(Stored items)
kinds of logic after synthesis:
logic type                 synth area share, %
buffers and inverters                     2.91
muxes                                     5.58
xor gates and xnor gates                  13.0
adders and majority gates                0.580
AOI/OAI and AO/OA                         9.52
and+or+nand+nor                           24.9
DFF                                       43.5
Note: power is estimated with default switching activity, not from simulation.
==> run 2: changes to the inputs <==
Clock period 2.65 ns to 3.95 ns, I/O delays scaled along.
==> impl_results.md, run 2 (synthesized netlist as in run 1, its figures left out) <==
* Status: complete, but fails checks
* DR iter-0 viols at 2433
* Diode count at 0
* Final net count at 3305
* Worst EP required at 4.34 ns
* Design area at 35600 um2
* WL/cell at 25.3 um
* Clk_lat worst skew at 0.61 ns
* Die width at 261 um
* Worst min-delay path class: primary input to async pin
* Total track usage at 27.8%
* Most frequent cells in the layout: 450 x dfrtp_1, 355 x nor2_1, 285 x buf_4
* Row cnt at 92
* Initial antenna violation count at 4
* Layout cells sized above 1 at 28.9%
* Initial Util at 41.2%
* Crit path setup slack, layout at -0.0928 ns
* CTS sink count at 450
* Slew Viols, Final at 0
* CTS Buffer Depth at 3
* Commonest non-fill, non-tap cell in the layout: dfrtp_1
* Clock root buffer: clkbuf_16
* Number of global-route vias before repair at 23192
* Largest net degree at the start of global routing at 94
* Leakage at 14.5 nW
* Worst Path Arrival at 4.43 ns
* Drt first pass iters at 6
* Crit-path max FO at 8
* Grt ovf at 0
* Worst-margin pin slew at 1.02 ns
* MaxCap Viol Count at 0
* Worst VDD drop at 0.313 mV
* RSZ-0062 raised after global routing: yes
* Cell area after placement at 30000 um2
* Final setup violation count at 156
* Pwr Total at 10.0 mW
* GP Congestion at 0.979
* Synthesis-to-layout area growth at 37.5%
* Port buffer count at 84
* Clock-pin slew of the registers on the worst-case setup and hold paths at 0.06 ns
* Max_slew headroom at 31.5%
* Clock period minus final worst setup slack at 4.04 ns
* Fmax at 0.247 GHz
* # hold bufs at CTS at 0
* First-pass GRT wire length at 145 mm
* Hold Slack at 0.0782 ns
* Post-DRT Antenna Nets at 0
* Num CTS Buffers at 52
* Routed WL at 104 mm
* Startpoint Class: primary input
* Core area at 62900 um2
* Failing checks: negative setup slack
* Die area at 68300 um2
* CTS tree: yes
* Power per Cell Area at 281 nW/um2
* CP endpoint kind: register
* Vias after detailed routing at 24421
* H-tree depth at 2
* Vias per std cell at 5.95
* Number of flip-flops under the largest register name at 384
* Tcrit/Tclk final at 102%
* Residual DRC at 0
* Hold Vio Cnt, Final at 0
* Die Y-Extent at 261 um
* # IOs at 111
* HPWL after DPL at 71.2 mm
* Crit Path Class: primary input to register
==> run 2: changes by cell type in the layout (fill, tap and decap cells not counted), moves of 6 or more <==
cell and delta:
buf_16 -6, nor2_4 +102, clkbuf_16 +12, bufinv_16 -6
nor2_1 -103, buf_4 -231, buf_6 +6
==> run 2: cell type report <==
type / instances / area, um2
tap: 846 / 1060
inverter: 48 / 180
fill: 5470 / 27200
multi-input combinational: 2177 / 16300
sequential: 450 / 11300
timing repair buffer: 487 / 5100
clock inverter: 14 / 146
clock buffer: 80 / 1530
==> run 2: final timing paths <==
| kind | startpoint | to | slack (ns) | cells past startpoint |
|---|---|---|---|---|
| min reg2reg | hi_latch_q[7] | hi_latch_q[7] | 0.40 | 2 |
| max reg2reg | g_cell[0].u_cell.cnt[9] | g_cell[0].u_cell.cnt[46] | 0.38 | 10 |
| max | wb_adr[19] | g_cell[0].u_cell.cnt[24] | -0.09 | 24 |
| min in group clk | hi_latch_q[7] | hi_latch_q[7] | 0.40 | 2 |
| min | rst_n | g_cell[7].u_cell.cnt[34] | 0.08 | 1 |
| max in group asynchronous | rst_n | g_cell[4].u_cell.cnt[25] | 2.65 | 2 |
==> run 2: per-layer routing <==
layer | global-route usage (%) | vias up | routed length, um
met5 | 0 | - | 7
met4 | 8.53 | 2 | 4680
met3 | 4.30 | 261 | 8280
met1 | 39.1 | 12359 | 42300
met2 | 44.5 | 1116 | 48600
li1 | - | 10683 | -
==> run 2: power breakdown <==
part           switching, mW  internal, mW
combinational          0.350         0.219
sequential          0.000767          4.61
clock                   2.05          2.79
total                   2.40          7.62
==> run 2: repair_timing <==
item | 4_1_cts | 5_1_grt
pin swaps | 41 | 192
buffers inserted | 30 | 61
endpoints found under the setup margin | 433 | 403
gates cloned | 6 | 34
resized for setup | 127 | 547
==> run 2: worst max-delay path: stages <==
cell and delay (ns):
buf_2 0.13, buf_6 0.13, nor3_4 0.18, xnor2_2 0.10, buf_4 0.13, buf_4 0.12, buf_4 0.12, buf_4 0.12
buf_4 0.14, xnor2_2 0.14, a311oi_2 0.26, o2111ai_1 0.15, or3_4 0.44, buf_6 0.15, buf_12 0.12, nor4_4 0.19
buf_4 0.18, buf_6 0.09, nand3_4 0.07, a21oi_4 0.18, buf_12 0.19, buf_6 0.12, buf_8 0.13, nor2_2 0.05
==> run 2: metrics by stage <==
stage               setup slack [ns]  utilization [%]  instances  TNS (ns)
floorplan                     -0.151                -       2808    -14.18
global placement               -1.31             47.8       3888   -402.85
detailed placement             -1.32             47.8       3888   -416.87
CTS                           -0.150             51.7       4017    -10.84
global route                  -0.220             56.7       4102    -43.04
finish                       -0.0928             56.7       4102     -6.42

• **EXERCISE**
Give again each line shown above, keeping every word as it is.

• **WRITTEN RESPONSE**
kinds of logic after synthesis:
logic type                 synth area share, %
buffers and inverters                     2.91
muxes                                     5.58
xor gates and xnor gates                  13.0
adders and majority gates                0.580
AOI/OAI and AO/OA                         9.52
and+or+nand+nor                           24.9
DFF                                       43.5
Note: power is estimated with default switching activity, not from simulation.
==> run 2: changes to the inputs <==
Clock period 2.65 ns to 3.95 ns, I/O delays scaled along.
==> impl_results.md, run 2 (synthesized netlist as in run 1, its figures left out) <==
* Status: complete, but fails checks
* DR iter-0 viols at 2433
* Diode count at 0
* Final net count at 3305
* Worst EP required at 4.34 ns
* Design area at 35600 um2
* WL/cell at 25.3 um
* Clk_lat worst skew at 0.61 ns
* Die width at 261 um
* Worst min-delay path class: primary input to async pin
* Total track usage at 27.8%
* Most frequent cells in the layout: 450 x dfrtp_1, 355 x nor2_1, 285 x buf_4
* Row cnt at 92
* Initial antenna violation count at 4
* Layout cells sized above 1 at 28.9%
* Initial Util at 41.2%
* Crit path setup slack, layout at -0.0928 ns
* CTS sink count at 450
* Slew Viols, Final at 0
* CTS Buffer Depth at 3
* Commonest non-fill, non-tap cell in the layout: dfrtp_1
* Clock root buffer: clkbuf_16
* Number of global-route vias before repair at 23192
* Largest net degree at the start of global routing at 94
* Leakage at 14.5 nW
* Worst Path Arrival at 4.43 ns
* Drt first pass iters at 6
* Crit-path max FO at 8
* Grt ovf at 0
* Worst-margin pin slew at 1.02 ns
* MaxCap Viol Count at 0
* Worst VDD drop at 0.313 mV
* RSZ-0062 raised after global routing: yes
* Cell area after placement at 30000 um2
* Final setup violation count at 156
* Pwr Total at 10.0 mW
* GP Congestion at 0.979
* Synthesis-to-layout area growth at 37.5%
* Port buffer count at 84
* Clock-pin slew of the registers on the worst-case setup and hold paths at 0.06 ns
* Max_slew headroom at 31.5%
* Clock period minus final worst setup slack at 4.04 ns
* Fmax at 0.247 GHz
* # hold bufs at CTS at 0
* First-pass GRT wire length at 145 mm
* Hold Slack at 0.0782 ns
* Post-DRT Antenna Nets at 0
* Num CTS Buffers at 52
* Routed WL at 104 mm
* Startpoint Class: primary input
* Core area at 62900 um2
* Failing checks: negative setup slack
* Die area at 68300 um2
* CTS tree: yes
* Power per Cell Area at 281 nW/um2
* CP endpoint kind: register
* Vias after detailed routing at 24421
* H-tree depth at 2
* Vias per std cell at 5.95
* Number of flip-flops under the largest register name at 384
* Tcrit/Tclk final at 102%
* Residual DRC at 0
* Hold Vio Cnt, Final at 0
* Die Y-Extent at 261 um
* # IOs at 111
* HPWL after DPL at 71.2 mm
* Crit Path Class: primary input to register
==> run 2: changes by cell type in the layout (fill, tap and decap cells not counted), moves of 6 or more <==
cell and delta:
buf_16 -6, nor2_4 +102, clkbuf_16 +12, bufinv_16 -6
nor2_1 -103, buf_4 -231, buf_6 +6
==> run 2: cell type report <==
type / instances / area, um2
tap: 846 / 1060
inverter: 48 / 180
fill: 5470 / 27200
multi-input combinational: 2177 / 16300
sequential: 450 / 11300
timing repair buffer: 487 / 5100
clock inverter: 14 / 146
clock buffer: 80 / 1530
==> run 2: final timing paths <==
| kind | startpoint | to | slack (ns) | cells past startpoint |
|---|---|---|---|---|
| min reg2reg | hi_latch_q[7] | hi_latch_q[7] | 0.40 | 2 |
| max reg2reg | g_cell[0].u_cell.cnt[9] | g_cell[0].u_cell.cnt[46] | 0.38 | 10 |
| max | wb_adr[19] | g_cell[0].u_cell.cnt[24] | -0.09 | 24 |
| min in group clk | hi_latch_q[7] | hi_latch_q[7] | 0.40 | 2 |
| min | rst_n | g_cell[7].u_cell.cnt[34] | 0.08 | 1 |
| max in group asynchronous | rst_n | g_cell[4].u_cell.cnt[25] | 2.65 | 2 |
==> run 2: per-layer routing <==
layer | global-route usage (%) | vias up | routed length, um
met5 | 0 | - | 7
met4 | 8.53 | 2 | 4680
met3 | 4.30 | 261 | 8280
met1 | 39.1 | 12359 | 42300
met2 | 44.5 | 1116 | 48600
li1 | - | 10683 | -
==> run 2: power breakdown <==
part           switching, mW  internal, mW
combinational          0.350         0.219
sequential          0.000767          4.61
clock                   2.05          2.79
total                   2.40          7.62
==> run 2: repair_timing <==
item | 4_1_cts | 5_1_grt
pin swaps | 41 | 192
buffers inserted | 30 | 61
endpoints found under the setup margin | 433 | 403
gates cloned | 6 | 34
resized for setup | 127 | 547
==> run 2: worst max-delay path: stages <==
cell and delay (ns):
buf_2 0.13, buf_6 0.13, nor3_4 0.18, xnor2_2 0.10, buf_4 0.13, buf_4 0.12, buf_4 0.12, buf_4 0.12
buf_4 0.14, xnor2_2 0.14, a311oi_2 0.26, o2111ai_1 0.15, or3_4 0.44, buf_6 0.15, buf_12 0.12, nor4_4 0.19
buf_4 0.18, buf_6 0.09, nand3_4 0.07, a21oi_4 0.18, buf_12 0.19, buf_6 0.12, buf_8 0.13, nor2_2 0.05
==> run 2: metrics by stage <==
stage               setup slack [ns]  utilization [%]  instances  TNS (ns)
floorplan                     -0.151                -       2808    -14.18
global placement               -1.31             47.8       3888   -402.85
detailed placement             -1.32             47.8       3888   -416.87
CTS                           -0.150             51.7       4017    -10.84
global route                  -0.220             56.7       4102    -43.04
finish                       -0.0928             56.7       4102     -6.42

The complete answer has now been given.